6. the big advantage of mog was its interface, which was extremely intuitive and easy on the eyes. even after a month or so i find spotify's interface difficult and confusing--it often requires scrolling through different menus, and most maddeningly, presents everything against an almost unreadable black background, which is difficult for me to see, let alone navigate.
I have Spotify Premium, and I'm very happy with the sound quality. I have downloaded some songs from HD Tracks, and there is a difference between the HD Tracks songs and the sound quality on Spotify, the HD Tracks stuff that I downloaded sounds amazing. But judging Spotify on its own, I think it sounds great.

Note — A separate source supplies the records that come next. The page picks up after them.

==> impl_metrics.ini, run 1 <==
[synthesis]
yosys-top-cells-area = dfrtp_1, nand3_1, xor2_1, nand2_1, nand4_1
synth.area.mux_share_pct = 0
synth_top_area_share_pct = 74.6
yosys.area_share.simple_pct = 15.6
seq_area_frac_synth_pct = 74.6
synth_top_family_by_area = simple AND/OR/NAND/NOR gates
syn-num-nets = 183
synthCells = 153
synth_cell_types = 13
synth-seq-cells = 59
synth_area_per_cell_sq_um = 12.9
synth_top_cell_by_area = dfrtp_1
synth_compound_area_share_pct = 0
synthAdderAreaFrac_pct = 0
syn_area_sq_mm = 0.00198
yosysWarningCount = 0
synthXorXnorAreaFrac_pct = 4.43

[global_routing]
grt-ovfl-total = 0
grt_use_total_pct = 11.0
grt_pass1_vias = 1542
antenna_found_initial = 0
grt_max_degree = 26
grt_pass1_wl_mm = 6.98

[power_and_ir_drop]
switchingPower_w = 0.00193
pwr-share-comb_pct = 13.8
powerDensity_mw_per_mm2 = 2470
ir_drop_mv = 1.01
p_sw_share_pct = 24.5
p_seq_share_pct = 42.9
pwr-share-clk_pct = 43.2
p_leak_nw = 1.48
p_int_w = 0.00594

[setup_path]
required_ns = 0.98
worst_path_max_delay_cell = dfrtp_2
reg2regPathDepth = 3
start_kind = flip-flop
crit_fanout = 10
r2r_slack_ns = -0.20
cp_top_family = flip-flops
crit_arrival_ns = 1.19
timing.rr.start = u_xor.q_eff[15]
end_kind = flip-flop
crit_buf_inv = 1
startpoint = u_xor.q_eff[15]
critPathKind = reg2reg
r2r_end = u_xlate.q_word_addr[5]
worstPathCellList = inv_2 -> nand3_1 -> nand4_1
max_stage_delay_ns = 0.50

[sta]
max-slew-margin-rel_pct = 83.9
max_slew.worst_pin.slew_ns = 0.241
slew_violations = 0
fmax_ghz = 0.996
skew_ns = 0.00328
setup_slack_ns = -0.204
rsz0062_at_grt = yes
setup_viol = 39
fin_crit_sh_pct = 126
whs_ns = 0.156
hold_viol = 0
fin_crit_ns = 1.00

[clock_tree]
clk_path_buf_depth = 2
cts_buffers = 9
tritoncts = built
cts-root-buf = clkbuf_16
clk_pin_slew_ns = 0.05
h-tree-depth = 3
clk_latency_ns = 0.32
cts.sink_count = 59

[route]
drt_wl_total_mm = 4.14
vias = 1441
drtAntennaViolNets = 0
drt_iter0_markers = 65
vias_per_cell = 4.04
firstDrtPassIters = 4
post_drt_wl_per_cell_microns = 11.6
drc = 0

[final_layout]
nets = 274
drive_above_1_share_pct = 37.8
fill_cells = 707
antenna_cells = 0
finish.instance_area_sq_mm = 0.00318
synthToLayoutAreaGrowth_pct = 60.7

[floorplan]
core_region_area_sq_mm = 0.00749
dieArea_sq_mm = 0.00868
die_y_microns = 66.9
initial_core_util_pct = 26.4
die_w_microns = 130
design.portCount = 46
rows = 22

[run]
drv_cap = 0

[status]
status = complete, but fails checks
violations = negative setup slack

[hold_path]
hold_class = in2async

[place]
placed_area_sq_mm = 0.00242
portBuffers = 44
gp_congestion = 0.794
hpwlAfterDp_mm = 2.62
<file path="src/rtl/mpps_pkg.sv">
package mpps_pkg;
  localparam int unsigned MAX_PHASES = 4;

  typedef enum logic [1:0] {
    PH_FOUR  = 2'd0,
    PH_THREE = 2'd1,
    PH_TWO   = 2'd2
  } phase_mode_e;

  function automatic int unsigned phase_count(phase_mode_e m);
    case (m)
      PH_TWO:   return 2;
      PH_THREE: return 3;
      default:  return 4;
    endcase
  endfunction

  // end-of-pulse count for leg k when n legs share the period
  function automatic int unsigned term_point(int unsigned period, int unsigned k, int unsigned n);
    if (k >= n) return 0;
    return (period * k) / n;
  endfunction
endpackage

</file>
<file path="src/rtl/mpps_mode_decode.sv">
module mpps_mode_decode
  import mpps_pkg::*;
(
  input  logic                  two_strap,
  input  logic                  three_strap,
  output phase_mode_e           mode,
  output logic [MAX_PHASES-1:0] active
);
  // the two-channel strap wins, which also covers both straps high
  always_comb begin
    if (two_strap)        mode = PH_TWO;
    else if (three_strap) mode = PH_THREE;
    else                  mode = PH_FOUR;
  end

  for (genvar k = 0; k < MAX_PHASES; k++) begin : g_act
    assign active[k] = (k < phase_count(mode));
  end
endmodule

</file>
<file path="src/rtl/mpps_phase_clock.sv">
module mpps_phase_clock
  import mpps_pkg::*;
#(
  parameter int unsigned PERIOD = 240,
  localparam int unsigned CW = $clog2(PERIOD)
) (
  input  logic                  clk,
  input  logic                  rst,
  input  phase_mode_e           mode,
  input  logic [MAX_PHASES-1:0] active,
  output logic [CW-1:0]         cnt,
  output logic [MAX_PHASES-1:0] term
);
  localparam logic [CW-1:0] LAST = CW'(PERIOD - 1);

  always_ff @(posedge clk) begin
    if (rst)              cnt <= '0;
    else if (cnt == LAST) cnt <= '0;
    else                  cnt <= cnt + CW'(1);
  end

  for (genvar k = 0; k < MAX_PHASES; k++) begin : g_leg
    localparam logic [CW-1:0] AT2 = CW'(term_point(PERIOD, k, 2));
    localparam logic [CW-1:0] AT3 = CW'(term_point(PERIOD, k, 3));
    localparam logic [CW-1:0] AT4 = CW'(term_point(PERIOD, k, 4));
    logic [CW-1:0] at;
    always_comb begin
      case (mode)
        PH_TWO:   at = AT2;
        PH_THREE: at = AT3;
        default:  at = AT4;
      endcase
    end
    assign term[k] = active[k] && (cnt == at);
  end
endmodule

</file>
<file path="src/rtl/mpps_phase_leg.sv">
module mpps_phase_leg #(
  parameter int unsigned QTR    = 60,
  parameter int unsigned SETTLE = 8,
  localparam int unsigned TW = $clog2(QTR)
) (
  input  logic clk,
  input  logic rst,
  input  logic active,
  input  logic term,
  input  logic cmp,
  output logic pwm,
  output logic stb
);
  localparam logic [TW-1:0] LOAD   = TW'(QTR - 1);
  localparam logic [TW-1:0] STB_AT = TW'(QTR - SETTLE);

  logic [TW-1:0] tmr;
  logic          hold_off;

  assign hold_off = (tmr != '0);

  always_ff @(posedge clk) begin
    if (rst) begin
      pwm <= 1'b0;
      stb <= 1'b0;
      tmr <= '0;
    end else begin
      stb <= active && (tmr == STB_AT);
      if (!active) begin
        pwm <= 1'b0;
        tmr <= '0;
      end else if (term) begin
        pwm <= 1'b0;
        tmr <= LOAD;
      end else if (hold_off) begin
        tmr <= tmr - TW'(1);
      end else if (cmp) begin
        pwm <= 1'b1;
      end
    end
  end
endmodule

</file>
<file path="src/rtl/mpps_phase_seq.sv">
module mpps_phase_seq
  import mpps_pkg::*;
#(
  parameter int unsigned PERIOD = 240,
  parameter int unsigned SETTLE = 8
) (
  input  logic                            clk,
  input  logic                            rst,
  input  logic                            two_ch_strap,
  input  logic                            three_ch_strap,
  input  logic [mpps_pkg::MAX_PHASES-1:0] cmp_fire,
  output logic [mpps_pkg::MAX_PHASES-1:0] pwm,
  output logic [mpps_pkg::MAX_PHASES-1:0] sample_stb
);
  localparam int unsigned CW  = $clog2(PERIOD);
  localparam int unsigned QTR = PERIOD / 4;

  phase_mode_e           mode;
  logic [MAX_PHASES-1:0] active;
  logic [MAX_PHASES-1:0] term;
  logic [CW-1:0]         cnt;

  mpps_mode_decode u_dec (
    .two_strap  (two_ch_strap),
    .three_strap(three_ch_strap),
    .mode       (mode),
    .active     (active)
  );

  mpps_phase_clock #(.PERIOD(PERIOD)) u_clk (
    .clk   (clk),
    .rst   (rst),
    .mode  (mode),
    .active(active),
    .cnt   (cnt),
    .term  (term)
  );

  for (genvar k = 0; k < MAX_PHASES; k++) begin : g_leg
    mpps_phase_leg #(.QTR(QTR), .SETTLE(SETTLE)) u_leg (
      .clk   (clk),
      .rst   (rst),
      .active(active[k]),
      .term  (term[k]),
      .cmp   (cmp_fire[k]),
      .pwm   (pwm[k]),
      .stb   (sample_stb[k])
    );
  end
endmodule

</file>
<file path="config.mk">
export PLATFORM = sky130hd
export DESIGN_NAME = mpps_phase_seq
export DESIGN_NICKNAME = d
export VERILOG_FILES = /design/src/rtl/mpps_pkg.sv /design/src/rtl/mpps_mode_decode.sv /design/src/rtl/mpps_phase_clock.sv /design/src/rtl/mpps_phase_leg.sv /design/src/rtl/mpps_phase_seq.sv
export SDC_FILE = /design/constraint.sdc
export NUM_CORES = 1
export LEC_CHECK = 0
export BUFFER_PORTS_ARGS = -buffer_cell sky130_fd_sc_hd__buf_4
export CORE_ASPECT_RATIO = 1.25
export CORE_MARGIN = 2
export CORE_UTILIZATION = 35
export DETAILED_ROUTE_END_ITERATION = 6
export PLACE_DENSITY = 0.62
export SLEW_MARGIN = 10
export SYNTH_ARGS = -nofsm -noshare
export SYNTH_HDL_FRONTEND = slang
export SYNTH_SLANG_ARGS = --single-unit
</file>
<file path="constraint.sdc">
create_clock -name clk -period 2.4 [get_ports clk]
set_input_delay 0.36 -clock clk [delete_from_list [all_inputs] [get_ports clk]]
set_output_delay 0.36 -clock clk [all_outputs]
set_load 0.005 [all_outputs]
</file>
After elaboration in Yosys (flattened, before gate mapping):

Index checks and enable logic that the tools add are counted.

* input port bits: 8
* word-level logic and storage cells: 89
* flip-flop bits (word level): 40
* output and inout port bits: 8

* eq/ne operators: 10
* muxes and demuxes: 14
* $lt $le $gt $ge: 4
* reductions and logical operators: 31
* $add $sub $neg: 5
* bitwise logic cells: 8

Operators with widths (number)
* $mux W6: 8
* $eq A6 B6 Y1 const B: 4
* $reduce_bool A6 Y1: 4
* $sub A6 B1 Y6 const B: 4
* $eq A8 B8 Y1: 2
* $pmux W8 S2: 1
* $pmux W7 S2: 1
* $reduce_or A2 Y1: 6
* $reduce_or A3 Y1: 4
* $add A8 B1 Y8 const B: 1
* $eq A8 B7 Y1: 1
* $eq A8 B8 Y1 const B: 1
* $logic_and A1 B1 Y1: 8
* $logic_not A8 Y1: 1
* $mux W8: 1
* $not A1 Y1: 8
* $reduce_and A2 Y1: 4
* $reduce_bool A2 Y1: 4
* $lt A1 B3 Y1 const A: 2
* $lt A2 B3 Y1 const A: 2
* $pmux W3 S2: 1
* $eq A2 B1 Y1 const B: 1
* $eq A2 B2 Y1 const B: 1
* $mux W2: 1
* $mux W1: 1

Depth between registers and ports, before layout:

Gate-level depths: netlist of the first run.

* word-level depth: 8
* mapped depth: 6

Modules after synthesis:

Synthesis of the first run repeated with hierarchy kept, for this count alone.

* cells, all modules: 256
* area, all modules: 2262.2 µm²

Modules (own cells, without submodules)
* mpps_phase_leg: area each 407.9 µm², cells an instance 44, times used 4
* mpps_phase_clock: area each 590.6 µm², cells an instance 73, times used 1
* mpps_mode_decode: area each 40.0 µm², cells an instance 7, times used 1

Worst setup path before layout of the first run:

No wires, ideal clock.

* path type: register -> register
* start: register g_leg[0].u_leg.tmr[0]
* end: register g_leg[0].u_leg.tmr[1]
* arrival: 1.695 ns
* cell stages (with the launch flop): 7
* slack: 0.635 ns
* buffers on the path: 0
* clock period less this slack: 1.765 ns
* path through: dfxtp_1 > inv_1 > ha_1 > or3b_1 > nor3_2 > mux2_2 > a21oi_1

* cells in the longest elaborated chain, start to end: 3
* elaborated cells between the ends (all ways): 5
* classes of those cells: add/sub (1); mux (2); reduce/logical (2)

Ends and longest elaborated chain
* start: declaration: line mpps_phase_leg.sv:17 `logic [TW-1:0] tmr;`
* start signal: assignment: line mpps_phase_leg.sv:36 `tmr <= tmr - TW'(1);`
* $sub A6 B1 Y6: line mpps_phase_leg.sv:36
* $mux W6: line mpps_phase_leg.sv:35 `end else if (hold_off) begin`
* $mux W6: line mpps_phase_leg.sv:32 `end else if (term) begin`

Several ways; a longest one is shown, not always the timed one. The select of a mux whose other input is x is not followed.
A chain may end at the register's enable or synchronous reset.

Final worst setup path of the first run:

Ends and elaborated chain as after synthesis.

==> results.toml, run 1 <==
[layout]
area_delta_synth_final_pct = 10.4
multi_input_area_sq_um = 1050
seq_area_sq_um = 801
layout.cells.non_filler = 297
n_fill_cell = 552
drive_gt1_share_pct = 15.9
final_area_sq_um = 2200
nNetsFinal = 247
diodes = 0

[global_route]
grt_max_degree = 22
grt_overflow = 0
antenna_found_initial = 0
grt_use_total_pct = 11.1
grt_pass1_vias = 1265
grt_pass1_wl_mm = 5.54

[sta]
period_share_pct = 80.6
min_period_ns = 1.93
finalSetupViolations = 0
hold_viol = 0
fin_setup_tns_ns = 0
fmax_mhz = 517
finalMaxSlewViolations = 0
relSlewSlack_pct = 60.1
rsz0062_at_grt = "false"
layout_setup_ws_ns = 0.466
clock-skew-final_ns = 0.00642
max_slew.worst_pin.slew_ns = 0.596

[power]
fin_total_pwr_mw = 2.13
power_density_nw_per_um2 = 971
p_int_mw = 1.47
peakVddDrop_mv = 0.454
p_seq_share_pct = 40.4
clockPowerShare_pct = 25.1
switchingPower_uw = 663
p_comb_share_pct = 34.4
swShare_pct = 31.1
leakage_nw = 0.850

[placed_design]
port_buffers = 15
place.gp.congestion = 0.794
pre_cts_ws_ns = 0.468
placed_cell_area_sq_um = 2090
dp_hpwl_mm = 2.45
dp.cells = 289

[route]
via_per_inst = 5.19
wl_mm = 3.43
post_drt_wl_per_cell_microns = 11.5
antenna_left = 0
drtIter0Drc = 41
vias = 1542
drcViolationCount = 0
dr.pass1.iters = 4

[logic_synthesis]
synth_ff_type = "dfxtp_1"
syn_area_per_cell_sq_um = 8.80
synth_edf_count = 0
yosysTopAreaCell = "dfxtp_1"
synth.most_common_cell = "dfxtp_1"
synth_top_area_share_pct = 40.3
ys.warnings.count = 0
ys_ff_latch = 40
yosysUniqueCellTypes = 48
synthesis.area_sq_um = 1990
yosysSeqAreaShare_pct = 40.3
synthTopCellsByCount = "40 x dfxtp_1, 21 x a21oi_1, 15 x nand2_1"
syn-instance-count = 226
synth_area_leaders = "dfxtp_1 40%, a21oi_1 5.3%, ha_1 4.4%"
syn_nets = 241
ys_async_sr_fraction_pct = 0

[clocking]
cts.path.max_buffers = 2
cts_buffers = 5
cts_tree = "done"
clk_latency_ns = 0.29
cts.sinks = 40
cts_resized = 0
cts_setup_buffers = 0
cts_root_buf = "clkbuf_8"
cts-hold-fix-buffers = 0
htreeDepth = 2
clk_pin_slew_ns = 0.08

[critical_path]
ff2ff_setup_slack_ns = 0.47
reg2reg_depth = 6
worst-setup-path-type = "register to register"
cp.required_ns = 2.63
cp.arrival_ns = 2.16
worstSetupEndpointType = "register"
worstPathMaxFanout = 5
critPathLaunchType = "register"

[worst_hold_path]
hold_depth = 3
hold_path.class = "input port to register"

[floorplan]
io_pins = 16
die_area_sq_um = 6310
core_sq_um = 5440
core.rowCount = 30
fp.dieW_microns = 71.4
dieHeight_microns = 88.3
start_util_pct = 36.6

[flow_run]
maxCapViolCount = 0

[outcome]
outcome = "complete, no violations"
[critical path, cell delays in order (launching register included)]
cell	delay [ns]
dfxtp_1	0.32
inv_1	0.10
ha_1	0.22
or3b_1	0.40
nor3_2	0.33
mux2_2	0.38
a21oi_1	0.13
[layer usage]
metal | wire (microns) | GRT usage (%) | vias to the layer above
li1 | - | - | 803
met1 | 1610 | 13.1 | 716
met2 | 1630 | 18.2 | 17
met3 | 110 | 3.42 | 6
met4 | 78 | 5.66 | 0
met5 | 0 | 0 | -
[cell usage in the layout, fill, tap and decap left out, types with 2 or more instances in the layout]
cell	Yosys	routed
dfxtp_1	40	40
a21oi_1	21	21
nand2_1	15	15
buf_4	8	15
nor2_1	14	14
inv_1	12	12
nor3_1	10	10
xnor2_1	8	8
a31oi_1	8	8
or3_1	7	7
ha_1	7	7
o21ai_0	6	6
clkbuf_8	0	5
nand2b_1	4	4
nor4_1	4	4
mux2i_1	4	4
xor2_1	4	4
mux2_2	4	4
or2_2	3	3
nor2b_1	3	3
nor3b_1	3	3
nand3_1	3	3
or4_4	2	2
nand4_1	2	2
or4b_2	2	2
and4_1	2	2
o31ai_1	2	2
[logic make-up (layout without fill, tap and decap cells)]
| logic type | Yosys count | after routing | synth area share (%) |
|---|---|---|---|
| buffers and inverters | 28 | 35 | 6.92 |
| DFF | 40 | 40 | 40.3 |
| AOI/OAI and AO/OA | 42 | 42 | 11.9 |
| and+or+nand+nor | 89 | 89 | 26.9 |
| adders and majority gates | 7 | 7 | 4.40 |
| muxes | 8 | 8 | 4.28 |
| xor gates and xnor gates | 12 | 12 | 5.28 |
[path summary, 6_finish.rpt]
check	end	startpoint
worst min register to register	u_clk.cnt[0]$_SDFF_PP0_	u_clk.cnt[0]$_SDFF_PP0_
worst min-delay path	g_leg[0].u_leg.pwm$_SDFFE_PP0P_	cmp_fire[0]
worst max register to register	g_leg[0].u_leg.tmr[1]$_SDFFE_PP0P_	g_leg[0].u_leg.tmr[0]$_SDFFE_PP0P_
worst max-delay path	g_leg[0].u_leg.tmr[1]$_SDFFE_PP0P_	g_leg[0].u_leg.tmr[0]$_SDFFE_PP0P_
[final cells by class]
| type | instances | share of cell area [%] |
|---|---|---|
| multi-input combinational | 158 | 47.8 |
| sequential | 40 | 36.4 |
| timing repair buffer | 15 | 5.13 |
| tap | 64 | 3.64 |
| clock buffer | 6 | 3.30 |
| inverter | 12 | 2.05 |
| clock inverter | 2 | 1.59 |
[metrics by stage]
stage          hold WS, ns  util (%)
2_1_floorplan        0.430         -
3_3_place_gp         0.448      38.4
3_5_place_dp         0.465      38.4
4_1_cts              0.344      40.4
5_1_grt              0.389      40.4
6_report             0.347      40.4
[power by group through the flow]
stage	Clock, mW	Sequential [mW]	Combinational [mW]
after floorplan	0	0.853	0.640
after global routing	0.578	0.878	0.829
after CTS	0.557	0.862	0.742
after detailed placement	0	0.877	0.737
after global placement	0	0.875	0.726
final	0.536	0.863	0.735
[sequential cells by signal (all words and copies together) (netlist names)]
signal           cells
g_leg.u_leg.pwm      4
g_leg.u_leg.stb      4
g_leg.u_leg.tmr     24
u_clk.cnt            8
Note: power is estimated with default switching activity, not from simulation.
==> inputs of run 2 (changes only) <==
--- a/config.mk
+++ b/config.mk
@@ -5,12 +5,13 @@
 export SDC_FILE = /design/constraint.sdc
 export NUM_CORES = 1
 export LEC_CHECK = 0
+export ABC_AREA = 1
 export BUFFER_PORTS_ARGS = -buffer_cell sky130_fd_sc_hd__buf_4
 export CORE_ASPECT_RATIO = 1.25
 export CORE_MARGIN = 2
 export CORE_UTILIZATION = 35
 export DETAILED_ROUTE_END_ITERATION = 6
-export PLACE_DENSITY = 0.62
+export PLACE_DENSITY = 0.64
 export SLEW_MARGIN = 10
 export SYNTH_ARGS = -nofsm -noshare
 export SYNTH_HDL_FRONTEND = slang
==> constraint.sdc (replaced) <==
create_clock -name clk -period 1.65 [get_ports clk]
set_input_delay 0.2475 -clock clk [delete_from_list [all_inputs] [get_ports clk]]
set_output_delay 0.2475 -clock clk [all_outputs]
set_load 0.005 [all_outputs]
==> run 2 against run 1 <==
  * Synthesized area increased by 9.9%
  * Non-clock buffer count increased by 1
  * Critical path depth increased by 3
  * Flip-flop and latch count unchanged
  * Via count increased by 27%
  * Fmax increased by 32%
  * First-iteration DRC count increased by 140%
  * Die area increased by 9.4%
  * Global-route usage increased by 2.3 points
==> results.toml, run 2 <==
[route]
drtIter0Drc = 97
via_per_inst = 4.46
drcViolationCount = 0
vias = 1966
antenna_left = 0
dr.pass1.iters = 4
post_drt_wl_per_cell_microns = 9.33
wl_mm = 4.11

[floorplan]
fp.dieW_microns = 74.7
start_util_pct = 35.7
core.rowCount = 32
die_area_sq_um = 6900
dieHeight_microns = 92.4
io_pins = 16
core_sq_um = 6130

[clocking]
cts_buffers = 5
cts-hold-fix-buffers = 0
clk_latency_ns = 0.29
cts_tree = "done"
htreeDepth = 2
cts_setup_buffers = 0
cts_resized = 0
cts_root_buf = "clkbuf_8"
cts.path.max_buffers = 2
cts.sinks = 40
clk_pin_slew_ns = 0.08

[logic_synthesis]
synth.most_common_cell = "nand2_1"
synthesis.area_sq_um = 2190
syn-instance-count = 344
synth_ff_type = "dfxtp_1"
syn_area_per_cell_sq_um = 6.36
ys_async_sr_fraction_pct = 0
synthTopCellsByCount = "78 x nand2_1, 77 x nor2_1, 56 x inv_1"
yosysTopAreaCell = "dfxtp_1"
synth_top_area_share_pct = 36.6
synth_edf_count = 0
yosysSeqAreaShare_pct = 36.6
ys_ff_latch = 40
syn_nets = 359
synth_area_leaders = "dfxtp_1 37%, nand2_1 13%, nor2_1 13%"
yosysUniqueCellTypes = 25
ys.warnings.count = 0

[power]
leakage_nw = 1.21
power_density_nw_per_um2 = 1400
peakVddDrop_mv = 0.704

[global_route]
grt_max_degree = 13
grt_use_total_pct = 13.4
grt_pass1_vias = 1797
antenna_found_initial = 0
grt_overflow = 0
grt_pass1_wl_mm = 7.34

[critical_path]
worstSetupEndpointType = "register"
cp_slowest_cell = "dfxtp_1"
crit_path_frequent_cell = "inv_1"
cp.arrival_ns = 1.65
cp_slowest_stage_delay_ns = 0.31
worst-setup-path-type = "register to register"
worstPathMaxFanout = 5
critPathLaunchType = "register"
cp.required_ns = 1.84
crit_buf_inv = 3
worstPathCellList = "inv_1 > ha_1 > inv_1 > nor2_1 > nand3_2 > nand2_1 > nand3_1 > nand2_1 > inv_1"
crit_family = "simple AND/OR/NAND/NOR gates"

[layout]
final_common_cell = "nand2_1"
reg_top3 = "g_leg.u_leg.tmr x24, u_clk.cnt x8"
diodes = 0
drive_gt1_share_pct = 9.27
largest_reg_flops = 24
top_register = "g_leg.u_leg.tmr"
nNetsFinal = 370
area_delta_synth_final_pct = 11.8
layout_common_cells = "78 x nand2_1, 77 x nor2_1, 56 x inv_1"

[sta]
fmax_mhz = 682
period_share_pct = 88.8
finalSetupViolations = 0
max_slew.worst_pin.slew_ns = 0.337
fin_setup_tns_ns = 0
rsz0062_at_grt = "false"
relSlewSlack_pct = 77.5
clock-skew-final_ns = 0.0103
min_period_ns = 1.47
hold_viol = 0
finalMaxSlewViolations = 0
layout_setup_ws_ns = 0.185

[flow_run]
maxCapViolCount = 0

[placed_design]
port_buffers = 15
dp_hpwl_mm = 3.12
pre_cts_ws_ns = 0.158
place.gp.congestion = 0.841

[outcome]
outcome = "complete, no violations"

[worst_hold_path]
hold_path.class = "input port to register"
## run 2: changes by cell type after synthesis, moves of 6 or more
cell	previous run	this run
nand2_1	15	78
nor2_1	14	77
inv_1	12	56
nand3_1	3	26
a21oi_1	21	7
nand4_1	2	10
a31oi_1	8	1
or3_1	7	0
xnor2_1	8	1
clkbuf_1	6	0
nor3_1	10	4
## run 2: cell families after synthesis
group / count (synthesis) / synth area share [%]
XOR/XNOR: 3 / 1.20
AO/OA/AOI/OAI: 23 / 6.18
flip-flops: 40 / 36.6
AND/OR/NAND/NOR: 200 / 38.0
buffers and inverters: 71 / 14.0
adder cells (fa/ha/maj): 7 / 4.00
## run 2: routing by layer
metal,wire (microns),part of all wire (%),global-route usage [%],up-vias
met5,0,0,0,-
met4,86,2.1,6.55,0
met3,109,2.6,2.83,6
met2,2050,50,22.8,26
met1,1870,46,15.5,853
li1,-,-,-,1081
## run 2: path summary, 6_finish.rpt
| check | from | slack [ns] | to | cells past startpoint |
|---|---|---|---|---|
| min reg2reg | g_leg[0].u_leg.pwm$_SDFFE_PP0P_ | 0.47 | g_leg[0].u_leg.pwm$_SDFFE_PP0P_ | 2 |
| max | g_leg[3].u_leg.tmr[0]$_SDFFE_PP0P_ | 0.18 | g_leg[3].u_leg.tmr[1]$_SDFFE_PP0P_ | 9 |
| max reg2reg | g_leg[3].u_leg.tmr[0]$_SDFFE_PP0P_ | 0.18 | g_leg[3].u_leg.tmr[1]$_SDFFE_PP0P_ | 9 |
| min | cmp_fire[2] | 0.20 | g_leg[2].u_leg.pwm$_SDFFE_PP0P_ | 3 |
## run 2: stage by stage
| step | total power [mW] | std cells | area [sq um] | hold WS [ns] | utilization [%] |
|---|---|---|---|---|---|
| after floorplan | 2.42 | 344 | 2190 | 0.404 | - |
| after global placement | 2.65 | 433 | 2330 | 0.445 | 38.0 |
| after detailed placement | 2.68 | 433 | 2330 | 0.457 | 38.0 |
| after CTS | 3.48 | 441 | 2440 | 0.194 | 39.8 |
| after global routing | 3.81 | 441 | 2450 | 0.197 | 39.9 |
| final | 3.44 | 441 | 2450 | 0.200 | 39.9 |
## run 2: layout make-up
| cell class | count | area, sq um |
|---|---|---|
| fill | 653 | 3680 |
| tap | 85 | 106 |
| inverter | 59 | 221 |
| multi-input combinational | 233 | 1090 |
| clock inverter | 2 | 35.0 |
| sequential | 40 | 801 |
| timing repair buffer | 16 | 120 |
| clock buffer | 6 | 72.6 |
## run 2: where the power goes
group          total (mW)  leakage, nW  switching, mW  internal (mW)
Combinational        1.40        0.825          0.856          0.539
Clock               0.782       0.0552          0.333          0.449
Sequential           1.26        0.327          0.130           1.13
## run 2: worst reg2reg max path, delay by kind of cell, from the launching register on
kind                       cells  cell delay (ns)
and+or+nand+nor                5             0.66
DFF                            1             0.31
adders and majority gates      1             0.21
buffers and inverters          3             0.19
==> inputs of run 3 (changes only) <==
--- a/config.mk
+++ b/config.mk
@@ -5,7 +5,6 @@
 export SDC_FILE = /design/constraint.sdc
 export NUM_CORES = 1
 export LEC_CHECK = 0
-export ABC_AREA = 1
 export BUFFER_PORTS_ARGS = -buffer_cell sky130_fd_sc_hd__buf_4
 export CORE_ASPECT_RATIO = 1.25
 export CORE_MARGIN = 2
==> run 3 against run 2 <==
  * Total power down 1.3%
  * Global-route usage shrank 0.64 points
  * Fmax is 10% lower
  * Clock skew down 0.0053 ns
  * Critical path depth down 4
  * Die area shrank 8.6%
  * Combinational power down 11%
  * Design area decreased by 3.1%
  * Highest routed layer unchanged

When I first got Spotify I did a rather unscientific comparison...ran the USB from my computer into my Peachtree integrated (it has a Sabre 9018 DAC), and connected an Onkyo universal player using Coax into the Peachtree's dac as well, so the DAC was doing all the work albeit from different connections (computer through USB vs. CD player through coax). I then queued up a song on Spotify, and the exact same song on CD, and started them at the exact same time so that all I had to do was change the input on the Peachtree to go back and forth and hear the exact same song, in the exact same place, from Spotify to CD. There was a difference, but to my ears, in my room, it wasn't big enough to override the convenience of Spotify. If I was doing critical listening of a piece of music, I'd listen on CD, but the convenience, library, and quick easy access to music on Spotify far outweighed any difference in sound quality between the two. Spotify has spoiled me...the ability to quickly shift gears from one artist to another, one song to another, at the click of the mouse, much more fun than having to get up, change CDs, deal with handling discs and CD cases everywhere.
Hope this helps...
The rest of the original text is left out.